[src/rtl/mod3_serial_sched.sv]
// mod3_serial_sched: round-robin scheduler in front of one bit-serial mod-3 residue engine.
// Ports:
//   clk, reset                               clock and synchronous active-high reset
//   req_valid_i, req_data_i, req_ready_o     per-requester word handshake (ready is one-hot)
//   res_valid_o, res_ready_i                 result handshake
//   res_id_o, res_rem_o, res_div_o           result tag, remainder mod 3, divisible flag
//   busy_o                                   engine occupied (shifting or holding a result)
module mod3_serial_sched #(
    parameter int NUM_REQ = 4,
    parameter int DATA_W  = 8,
    parameter int ID_W    = $clog2(NUM_REQ)
) (
    input  logic                      clk,
    input  logic                      reset,
    input  logic [NUM_REQ-1:0]        req_valid_i,
    input  logic [NUM_REQ*DATA_W-1:0] req_data_i,
    output logic [NUM_REQ-1:0]        req_ready_o,
    output logic                      res_valid_o,
    input  logic                      res_ready_i,
    output logic [ID_W-1:0]           res_id_o,
    output logic [1:0]                res_rem_o,
    output logic                      res_div_o,
    output logic                      busy_o
);

    localparam int CNT_W = (DATA_W > 1) ? $clog2(DATA_W) : 1;
    localparam logic [CNT_W-1:0] CNT_LAST = CNT_W'(DATA_W - 1);
    localparam logic [ID_W-1:0]  ID_RST   = ID_W'(NUM_REQ - 1);

    typedef enum logic [1:0] {
        IDLE  = 2'd0,
        SHIFT = 2'd1,
        DONE  = 2'd2
    } state_t;

    state_t              state;
    state_t              state_nxt;
    logic [DATA_W-1:0]   shreg;
    logic [CNT_W-1:0]    cnt;
    logic [1:0]          residue;
    logic [ID_W-1:0]     res_id;
    logic [ID_W-1:0]     last_grant;

    logic                hi_found;
    logic                lo_found;
    logic [ID_W-1:0]     hi_id;
    logic [ID_W-1:0]     lo_id;
    logic                gnt_any;
    logic [ID_W-1:0]     gnt_id;
    logic [NUM_REQ-1:0]  gnt_onehot;
    logic [DATA_W-1:0]   gnt_data;

    // r' = (2r + b) mod 3; the unused code 2'b11 behaves like residue 0.
    function automatic logic [1:0] mod3_step(input logic [1:0] r, input logic b);
        logic [1:0] n;
        case (r)
            2'd1:    n = b ? 2'd0 : 2'd2;
            2'd2:    n = b ? 2'd2 : 2'd1;
            default: n = {1'b0, b};
        endcase
        return n;
    endfunction

    // Round-robin: prefer the lowest valid index above last_grant,
    // otherwise wrap to the lowest valid index at or below it.
    always_comb begin
        hi_found = 1'b0;
        lo_found = 1'b0;
        hi_id    = '0;
        lo_id    = '0;
        for (int k = NUM_REQ - 1; k >= 0; k--) begin
            if (req_valid_i[k]) begin
                if (ID_W'(k) > last_grant) begin
                    hi_found = 1'b1;
                    hi_id    = ID_W'(k);
                end else begin
                    lo_found = 1'b1;
                    lo_id    = ID_W'(k);
                end
            end
        end
        gnt_any = hi_found | lo_found;
        gnt_id  = hi_found ? hi_id : lo_id;
    end

    always_comb begin
        gnt_onehot = '0;
        gnt_data   = '0;
        for (int k = 0; k < NUM_REQ; k++) begin
            if (gnt_any && (ID_W'(k) == gnt_id)) begin
                gnt_onehot[k] = 1'b1;
                gnt_data      = req_data_i[k*DATA_W +: DATA_W];
            end
        end
    end

    // State register
    always_ff @(posedge clk) begin
        if (reset) begin
            state <= IDLE;
        end else begin
            state <= state_nxt;
        end
    end

    // Next-state logic
    always_comb begin
        state_nxt = state;
        unique case (state)
            IDLE:    if (gnt_any) state_nxt = SHIFT;
            SHIFT:   if (cnt == CNT_LAST) state_nxt = DONE;
            DONE:    if (res_ready_i) state_nxt = IDLE;
            default: state_nxt = IDLE;
        endcase
    end

    // Datapath: capture on grant, shift MSB-first through the residue engine
    always_ff @(posedge clk) begin
        if (reset) begin
            shreg      <= '0;
            cnt        <= '0;
            residue    <= 2'd0;
            res_id     <= '0;
            last_grant <= ID_RST;
        end else begin
            case (state)
                IDLE: begin
                    if (gnt_any) begin
                        shreg      <= gnt_data;
                        res_id     <= gnt_id;
                        residue    <= 2'd0;
                        cnt        <= '0;
                        last_grant <= gnt_id;
                    end
                end
                SHIFT: begin
                    residue <= mod3_step(residue, shreg[DATA_W-1]);
                    shreg   <= shreg << 1;
                    cnt     <= cnt + 1'b1;
                end
                default: ;
            endcase
        end
    end

    // Outputs
    always_comb begin
        req_ready_o = '0;
        res_valid_o = 1'b0;
        res_rem_o   = 2'd0;
        res_div_o   = 1'b0;
        busy_o      = 1'b0;
        unique case (state)
            IDLE: begin
                if (!reset) req_ready_o = gnt_onehot;
            end
            SHIFT: begin
                busy_o = 1'b1;
            end
            DONE: begin
                busy_o      = 1'b1;
                res_valid_o = 1'b1;
                res_rem_o   = residue;
                res_div_o   = (residue == 2'd0);
            end
            default: ;
        endcase
    end

    assign res_id_o = res_id;

endmodule
[config.mk]
export PLATFORM = sky130hd
export DESIGN_NAME = mod3_serial_sched
export DESIGN_NICKNAME = d
export VERILOG_FILES = /design/src/rtl/mod3_serial_sched.sv
export SDC_FILE = /design/constraint.sdc
export NUM_CORES = 1
export LEC_CHECK = 0
export BUFFER_PORTS_ARGS = -buffer_cell sky130_fd_sc_hd__buf_2
export CORE_MARGIN = 2
export CORE_UTILIZATION = 45
export DETAILED_ROUTE_END_ITERATION = 12
export GPL_TIMING_DRIVEN = 0
export PLACE_DENSITY = 0.76
export SLEW_MARGIN = 20
export SYNTH_ARGS = -nofsm -noshare
export SYNTH_HDL_FRONTEND = slang
export SYNTH_SLANG_ARGS = --single-unit
[constraint.sdc]
create_clock -name clk -period 1.63 [get_ports clk]
set_clock_uncertainty 0.05 [all_clocks]
set_input_delay 0.163 -clock clk [delete_from_list [all_inputs] [get_ports clk]]
set_output_delay 0.163 -clock clk [all_outputs]
set_load 0.02 [all_outputs]
==> qor.txt, run 1 <==
Post-Synth Simple-Gate Area = 22.2%
Clk sinks = 19
Area share of the largest cell type after synthesis = 25.6%
Area grow syn2layout = 47.0%
Clock transition at path regs = 0.10 ns
Crit path max-delay family = compound AO/OA/AOI/OAI gates
Max_cap viols = 0
Power per Cell Area = 832 nW/µm²
Routed WL per cell = 14.7 µm
Ys async rst share = 0%
Crit path kind = reg2out
CP Depth = 6
GR Util met2 = 40.9%
DRT iter0 DRCs = 88
Avg Synthesized Cell Area = 7.36 µm²
Drc violations = 0
Largest net degree at the start of global routing = 12
Finished Cell Area = 2190 µm²
Hold WC Path Type = in2reg
Total number of vias = 1742
Worst path required time = 1.42 ns
Post-synthesis compound-gate area fraction = 34.7%
Gp weighted congestion = 0.873
# fillers = 265
Core box area = 3100 µm²
Tmin final = 2.02 ns
Drt total wl = 4640 µm
CP cell instances = buf_6 > nand2b_4 > a21oi_2 > a221o_2 > nor4b_4 > buf_4
M1 GR Usage = 32.8%
Clk_lat worst skew = 0.33 ns
Failing checks = setup timing
Sw Share = 39.7%
Seq pwr share = 33.9%
DR pass1 iterations = 4
Global routing's busiest layer = met2
Crit path buf inv count = 2
Seq/Total Area, Yosys = 25.6%
RR Startpoint = last_grant[1]$_SDFFE_PP1P_
Seq cells post-synth = 19
Post-place setup slack = -0.420 ns
Grt ovf = 0
Port buffer count = 48
Setup violators final = 12
Share of layout cells above drive strength 1 = 46.1%
P_int = 0.00110 W
Vias in the first global route = 1499
Root buf cell = clkbuf_4
Synth Area in XOR/XNOR = 0.589%
Layout Nets = 319
Mapped Cells = 202
Die area = 3780 µm²
Worst R2R Path Depth = 10
R2R Setup Slk = -0.13 ns
Antenna Cells = 0
Ys Warns = 0
Crit path max fanout = 5
Syn nets = 249
Combinational fraction of design power = 51.7%
GRT Util Overall = 25.0%
Leak pwr = 0.999 nW
Die H = 61.5 µm
DP HPWL = 3040 µm
Remaining antenna violation count = 0
Largest family of logic cells by synthesized area = compound AO/OA/AOI/OAI gates
Reg2Reg Capture Point = shreg[7]$_SDFFE_PP0P_
Slew Limit Fails = 0
CP startpoint = last_grant[1]$_SDFFE_PP1P_
Worst path max stage delay = 0.38 ns
RSZ-0062 raised after global routing = true
Critical path's slowest cell = a221o_2
Number of synthesized flops with an enable pin = 0
Via/cell ratio = 5.53
VDD IR max = 656 µV
Synth Cell Area = 1490 µm²
Fmax = 495 MHz
Io pins = 50
Switching power of the nets = 0.000722 W
CTS tree = done
Row count = 20
Mux share of post-synthesis cell area = 2.69%
Synth top cells by count = a21oi_1 (27), nor2_1 (21), nand2_1 (20), dfxtp_1 (19), o21ai_0 (19)
Adder-Cell Fraction of Synth Area = 6.73%
Max_slew headroom = 55.9%
Initial antenna violation count = 0
H-Tree Depth = 1
Die Wd = 61.5 µm
Worst setup margin = -0.389 ns
Most common cell in the netlist = a21oi_1
GR Util met3 = 5.25%
Slew @ Worst Pin = 0.656 ns
Period Utilization, post-route = 124%
First-pass GRT wire length = 6900 µm
Synth area leader = dfxtp_1
Startpoint types = register
Top cells by area, synth = dfxtp_1 (26%), a21oi_1 (9.1%), ha_1 (6.7%)
Worst EP arrival = 1.81 ns
Clk buf depth = 2
Cts bufs inserted = 3
Final Hold Fails = 0
Post-synth cell types = 42
CP Capture Type = output pin
Status = complete, but fails checks
Synth Flop Type = dfxtp_1
Cell Area, Placed = 1850 µm²
Clk pwr share = 14.3%
Crit path capture = req_ready_o[2]
Initial core utilization = 47.9%
Hold Path Origin = reset
==> power by group through the flow <==
stage	clock network (W)	registers [W]	logic, W
after floorplan	0	0.000609	0.000513
after global placement	0	0.000615	0.000685
after detailed placement	0	0.000616	0.000687
after CTS	0.000259	0.000609	0.000857
after global routing	0.000282	0.000625	0.00102
final	0.000261	0.000617	0.000941
==> timing repair <==
action,in CTS,in global routing
pin swaps,12,3
endpoints found under the setup margin,16,18
buffers inserted,15,4
hold buffers,0,0
cloned,1,0
gates resized for setup,38,24
==> layout make-up <==
| cell class | count | area, µm² | share of cell area, % |
|---|---|---|---|
| multi-input combinational | 160 | 1160 | 53.1 |
| timing repair buffer | 68 | 419 | 19.2 |
| sequential | 19 | 388 | 17.7 |
| buffer | 11 | 103 | 4.69 |
| tap | 44 | 55.1 | 2.52 |
| inverter | 9 | 33.8 | 1.54 |
| clock buffer | 3 | 22.5 | 1.03 |
| clock inverter | 1 | 5.00 | 0.229 |
==> worst reg2reg max path, delay by kind of cell, from the launching register on <==
family,cells,cell delay [ns]
AOI/OAI and AO/OA,3,0.51
and+or+nand+nor,2,0.21
DFF,1,0.35
buffers and inverters,5,0.56
==> metal layers <==
| layer | part of all wire (%) | routed length, µm |
|---|---|---|
| met3 | 7.8 | 362 |
| met2 | 45 | 2100 |
| met5 | 0 | 0 |
| met1 | 46 | 2120 |
| met4 | 1.3 | 59 |
==> sequential cells by signal, indices dropped and copies added (netlist names) <==
| signal | count |
|---|---|
| shreg | 8 |
| cnt | 3 |
| res_id_o | 2 |
| state | 2 |
| last_grant | 2 |
| residue | 2 |
==> stage by stage <==
step                cells  hold slack [ns]  util, %  setup TNS, ns  total power, W
detailed placement    294            0.400     59.7          -5.07         0.00130
floorplan             202            0.196        -         -0.231         0.00112
finish                315           0.0916     70.5          -1.88         0.00182
CTS                   312           0.0951     67.6          -1.66         0.00172
global placement      294            0.394     59.7          -4.99         0.00130
global route          315            0.106     70.5          -2.60         0.00193
==> how the worst min path moves through the flow <==
stage	end	slack (ns)	cells past startpoint
after detailed placement	cnt[0]$_SDFFE_PP0P_	0.40	2
after CTS	cnt[0]$_SDFFE_PP0P_	0.1	2
after global placement	cnt[0]$_SDFFE_PP0P_	0.39	2
after floorplan	cnt[0]$_SDFFE_PP0P_	0.20	1
final	cnt[0]$_SDFFE_PP0P_	0.09	2
after global routing	cnt[0]$_SDFFE_PP0P_	0.11	2
==> cell families (layout without fill, tap and decap cells) <==
group                    after synthesis  after routing
adder cells (fa/ha/maj)                8              8
buffers and inverters                 23             92
multiplexers                           4              4
AND/OR/NAND/NOR                       70             70
AO/OA/AOI/OAI                         77             77
flip-flops                            19             19
XOR/XNOR                               1              1
## src/rtl/memtile_cfg_pkg.sv

```systemverilog
// Shared types and register map for the LakeTop memory-tile configuration writer.
package memtile_cfg_pkg;

    localparam int CFG_ADDR_W = 8;
    localparam int CFG_DATA_W = 32;

    typedef enum logic [2:0] {
        CFG_IDLE,
        CFG_WRITE,
        CFG_READ,
        CFG_RWAIT,
        CFG_FLUSH,
        CFG_DONE
    } cfg_state_t;

    // strg_ub address-generator registers, input (agg) and output (tb) sides.
    localparam logic [CFG_ADDR_W-1:0] STRG_UB_IN_DIMENSIONALITY  = 8'h10;
    localparam logic [CFG_ADDR_W-1:0] STRG_UB_IN_STARTING_ADDR   = 8'h11;
    localparam logic [CFG_ADDR_W-1:0] STRG_UB_IN_STRIDE          = 8'h12;
    localparam logic [CFG_ADDR_W-1:0] STRG_UB_IN_RANGE           = 8'h13;
    localparam logic [CFG_ADDR_W-1:0] STRG_UB_OUT_DIMENSIONALITY = 8'h20;
    localparam logic [CFG_ADDR_W-1:0] STRG_UB_OUT_STARTING_ADDR  = 8'h21;
    localparam logic [CFG_ADDR_W-1:0] STRG_UB_OUT_STRIDE         = 8'h22;
    localparam logic [CFG_ADDR_W-1:0] STRG_UB_OUT_RANGE          = 8'h23;

endpackage

```

## src/rtl/memtile_cfg_readback_chk.sv

```systemverilog
// Readback checker: waits READ_LAT cycles after a config read, compares the
// returned word with the written value and latches the first mismatching address.
module memtile_cfg_readback_chk
    import memtile_cfg_pkg::*;
#(
    parameter int READ_LAT = 1
) (
    input  logic                  clk_i,
    input  logic                  rst_i,
    input  logic                  start_i,
    input  logic [CFG_ADDR_W-1:0] addr_i,
    input  logic [CFG_DATA_W-1:0] exp_i,
    input  logic [CFG_DATA_W-1:0] rdata_i,
    output logic                  fin_o,
    output logic                  err_o,
    output logic [CFG_ADDR_W-1:0] err_addr_o
);

    localparam int LC_W = $clog2(READ_LAT + 1);

    logic [LC_W-1:0]       lcnt_q, lcnt_d;
    logic                  err_q, err_d;
    logic [CFG_ADDR_W-1:0] err_addr_q, err_addr_d;

    always_comb begin
        lcnt_d     = lcnt_q;
        err_d      = err_q;
        err_addr_d = err_addr_q;
        fin_o      = (lcnt_q == LC_W'(1));
        if (start_i) begin
            lcnt_d = LC_W'(READ_LAT);
        end else if (lcnt_q != '0) begin
            lcnt_d = lcnt_q - 1'b1;
        end
        // Only the first mismatch is recorded; later ones leave err_addr alone.
        if (fin_o && (rdata_i != exp_i) && !err_q) begin
            err_d      = 1'b1;
            err_addr_d = addr_i;
        end
    end

    always_ff @(posedge clk_i) begin
        if (rst_i) begin
            lcnt_q     <= '0;
            err_q      <= 1'b0;
            err_addr_q <= '0;
        end else begin
            lcnt_q     <= lcnt_d;
            err_q      <= err_d;
            err_addr_q <= err_addr_d;
        end
    end

    assign err_o      = err_q;
    assign err_addr_o = err_addr_q;

endmodule

```

## src/rtl/memtile_config_writer.sv

```systemverilog
// Drives host (addr, data) entries onto a memory tile config port, then enables and flushes the tile.
// Define MEMTILE_CFG_READBACK_EN to read back and verify every written register.
module memtile_config_writer
    import memtile_cfg_pkg::*;
#(
    parameter int FLUSH_CYCLES = 4,
    parameter int READ_LAT     = 1
) (
    input  logic                  clk,
    input  logic                  rst,
    input  logic                  req_valid,
    output logic                  req_ready,
    input  logic [CFG_ADDR_W-1:0] req_addr,
    input  logic [CFG_DATA_W-1:0] req_data,
    input  logic                  req_last,
    output logic                  config_en,
    output logic                  config_write,
    output logic                  config_read,
    output logic [CFG_ADDR_W-1:0] config_addr_in,
    output logic [CFG_DATA_W-1:0] config_data_in,
    input  logic [CFG_DATA_W-1:0] config_data_out,
    output logic                  tile_en,
    output logic                  flush,
    output logic                  done,
    output logic                  err,
    output logic [CFG_ADDR_W-1:0] err_addr
);

    localparam int FC_W = $clog2(FLUSH_CYCLES + 1);

    cfg_state_t            state_q, state_d;
    logic [CFG_ADDR_W-1:0] addr_q, addr_d;
    logic [CFG_DATA_W-1:0] data_q, data_d;
    logic                  last_q, last_d;
    logic [FC_W-1:0]       fcnt_q, fcnt_d;

`ifdef MEMTILE_CFG_READBACK_EN
    logic chk_fin;

    memtile_cfg_readback_chk #(
        .READ_LAT (READ_LAT)
    ) u_chk (
        .clk_i      (clk),
        .rst_i      (rst),
        .start_i    (state_q == CFG_READ),
        .addr_i     (addr_q),
        .exp_i      (data_q),
        .rdata_i    (config_data_out),
        .fin_o      (chk_fin),
        .err_o      (err),
        .err_addr_o (err_addr)
    );

    assign config_read = (state_q == CFG_READ);
`else
    logic unused_readback;
    assign unused_readback = (^config_data_out) ^ (READ_LAT > 0);

    assign config_read = 1'b0;
    assign err         = 1'b0;
    assign err_addr    = '0;
`endif

    always_comb begin
        state_d = state_q;
        addr_d  = addr_q;
        data_d  = data_q;
        last_d  = last_q;
        fcnt_d  = fcnt_q;
        case (state_q)
            CFG_IDLE: begin
                if (req_valid) begin
                    addr_d  = req_addr;
                    data_d  = req_data;
                    last_d  = req_last;
                    state_d = CFG_WRITE;
                end
            end
            CFG_WRITE: begin
`ifdef MEMTILE_CFG_READBACK_EN
                state_d = CFG_READ;
`else
                if (last_q) begin
                    state_d = CFG_FLUSH;
                    fcnt_d  = FC_W'(FLUSH_CYCLES);
                end else begin
                    state_d = CFG_IDLE;
                end
`endif
            end
`ifdef MEMTILE_CFG_READBACK_EN
            CFG_READ: begin
                state_d = CFG_RWAIT;
            end
            CFG_RWAIT: begin
                if (chk_fin) begin
                    if (last_q) begin
                        state_d = CFG_FLUSH;
                        fcnt_d  = FC_W'(FLUSH_CYCLES);
                    end else begin
                        state_d = CFG_IDLE;
                    end
                end
            end
`endif
            CFG_FLUSH: begin
                // Counter holds the flush cycles remaining, including this one.
                fcnt_d = fcnt_q - 1'b1;
                if (fcnt_q == FC_W'(1)) begin
                    state_d = CFG_DONE;
                end
            end
            CFG_DONE: begin
                state_d = CFG_DONE;
            end
            default: begin
                state_d = CFG_IDLE;
            end
        endcase
    end

    always_ff @(posedge clk) begin
        if (rst) begin
            state_q <= CFG_IDLE;
            addr_q  <= '0;
            data_q  <= '0;
            last_q  <= 1'b0;
            fcnt_q  <= '0;
        end else begin
            state_q <= state_d;
            addr_q  <= addr_d;
            data_q  <= data_d;
            last_q  <= last_d;
            fcnt_q  <= fcnt_d;
        end
    end

    assign req_ready      = (state_q == CFG_IDLE);
    assign config_en      = (state_q == CFG_WRITE) || (state_q == CFG_READ);
    assign config_write   = (state_q == CFG_WRITE);
    assign config_addr_in = addr_q;
    assign config_data_in = data_q;
    assign flush          = (state_q == CFG_FLUSH);
    assign tile_en        = (state_q == CFG_FLUSH) || (state_q == CFG_DONE);
    assign done           = (state_q == CFG_DONE);

endmodule
```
▬▬▬
__YOUR ASSIGNMENT__. Using the material above, transcribe exactly the lines from the line with "Share of layout" to the line with "Largest family of"; both count, and nothing else goes in.

__WRITTEN RESPONSE__.
Share of layout cells above drive strength 1 = 46.1%
P_int = 0.00110 W
Vias in the first global route = 1499
Root buf cell = clkbuf_4
Synth Area in XOR/XNOR = 0.589%
Layout Nets = 319
Mapped Cells = 202
Die area = 3780 µm²
Worst R2R Path Depth = 10
R2R Setup Slk = -0.13 ns
Antenna Cells = 0
Ys Warns = 0
Crit path max fanout = 5
Syn nets = 249
Combinational fraction of design power = 51.7%
GRT Util Overall = 25.0%
Leak pwr = 0.999 nW
Die H = 61.5 µm
DP HPWL = 3040 µm
Remaining antenna violation count = 0
Largest family of logic cells by synthesized area = compound AO/OA/AOI/OAI gates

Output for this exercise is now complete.